Thermodynamics water/water vapor question

I am having problems with a Thermodynamics question:

 A tube has its axis vertical with internal diameter 0.005m and length 0.2m. The tube is evacuated and a mass of water is added and then the tube sealed. Thus the tube contains both liquid water and water vapor, with a meniscus between the two. The tube is then heated slowly to a temperature above 647.3K and the meniscus is observed to move upwards or downwards, depending on whether the total mass of liquid and vapor is above or below a critical value. If it is above, the meniscus rises towards the top of the tube before disappearing. If it is below, the meniscus falls towards the bottom of the tube before disappearing. What is the value of the critical mass?
I am struggling to work out why the meniscus would move up at all.

Surely its maximum height is the height of the meniscus at the very beginning when all of the water is liquid?

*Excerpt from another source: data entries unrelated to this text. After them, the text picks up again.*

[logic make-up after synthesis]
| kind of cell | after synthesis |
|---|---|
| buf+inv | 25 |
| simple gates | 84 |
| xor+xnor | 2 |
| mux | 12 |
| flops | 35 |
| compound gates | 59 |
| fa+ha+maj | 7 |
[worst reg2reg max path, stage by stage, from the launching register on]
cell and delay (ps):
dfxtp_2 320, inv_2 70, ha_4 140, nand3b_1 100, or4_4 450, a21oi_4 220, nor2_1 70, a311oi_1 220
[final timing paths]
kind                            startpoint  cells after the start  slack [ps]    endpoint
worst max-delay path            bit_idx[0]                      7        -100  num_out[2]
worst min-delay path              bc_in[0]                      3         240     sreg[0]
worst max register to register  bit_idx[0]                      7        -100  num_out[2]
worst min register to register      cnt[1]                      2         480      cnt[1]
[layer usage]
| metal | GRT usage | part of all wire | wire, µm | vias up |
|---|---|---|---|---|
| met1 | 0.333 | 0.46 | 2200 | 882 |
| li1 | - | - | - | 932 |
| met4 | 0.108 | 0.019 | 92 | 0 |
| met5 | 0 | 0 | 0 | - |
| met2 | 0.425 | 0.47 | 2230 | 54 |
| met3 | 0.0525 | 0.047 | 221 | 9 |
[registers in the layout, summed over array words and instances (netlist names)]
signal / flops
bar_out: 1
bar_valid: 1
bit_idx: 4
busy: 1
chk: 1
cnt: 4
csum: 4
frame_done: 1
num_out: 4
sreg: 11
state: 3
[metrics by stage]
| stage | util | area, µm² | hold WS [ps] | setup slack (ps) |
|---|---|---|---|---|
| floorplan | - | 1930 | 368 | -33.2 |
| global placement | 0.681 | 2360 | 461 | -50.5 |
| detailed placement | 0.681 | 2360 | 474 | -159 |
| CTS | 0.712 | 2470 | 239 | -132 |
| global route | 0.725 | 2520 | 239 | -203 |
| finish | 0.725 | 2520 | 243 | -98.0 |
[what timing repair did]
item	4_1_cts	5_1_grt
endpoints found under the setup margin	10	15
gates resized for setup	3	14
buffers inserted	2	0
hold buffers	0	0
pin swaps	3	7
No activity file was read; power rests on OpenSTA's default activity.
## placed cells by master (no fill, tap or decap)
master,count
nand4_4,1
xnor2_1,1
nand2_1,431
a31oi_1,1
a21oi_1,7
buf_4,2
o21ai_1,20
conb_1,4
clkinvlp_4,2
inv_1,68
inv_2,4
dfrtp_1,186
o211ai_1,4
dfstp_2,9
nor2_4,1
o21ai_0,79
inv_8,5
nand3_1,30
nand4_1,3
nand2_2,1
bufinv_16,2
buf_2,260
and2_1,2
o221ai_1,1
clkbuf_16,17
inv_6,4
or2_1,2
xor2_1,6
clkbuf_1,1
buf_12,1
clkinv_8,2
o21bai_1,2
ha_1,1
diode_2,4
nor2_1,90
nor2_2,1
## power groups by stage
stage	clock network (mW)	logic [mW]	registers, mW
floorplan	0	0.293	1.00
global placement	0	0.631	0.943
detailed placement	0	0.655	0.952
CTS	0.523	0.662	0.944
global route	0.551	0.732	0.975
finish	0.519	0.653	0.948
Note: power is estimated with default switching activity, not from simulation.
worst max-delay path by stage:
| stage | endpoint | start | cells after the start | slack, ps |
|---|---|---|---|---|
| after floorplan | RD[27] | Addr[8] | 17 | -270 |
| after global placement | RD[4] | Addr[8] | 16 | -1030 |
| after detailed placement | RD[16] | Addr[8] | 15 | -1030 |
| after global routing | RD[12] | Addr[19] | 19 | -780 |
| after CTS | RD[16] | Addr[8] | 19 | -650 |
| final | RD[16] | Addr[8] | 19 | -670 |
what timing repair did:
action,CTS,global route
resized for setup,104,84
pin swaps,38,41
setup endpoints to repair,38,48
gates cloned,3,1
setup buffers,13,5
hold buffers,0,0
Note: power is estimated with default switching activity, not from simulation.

Once the water is added, some evaporates as the pressure in the tube is initially 0. Then it would reach an equilibrium of water vapor and liquid water. Wouldn't this cause the meniscus to drop as the volume of water liquid decreases?

The question then states that the temperature is increased above 647.3K. Surely this would cause the saturation vapor pressure to increase and the meniscus to fall further?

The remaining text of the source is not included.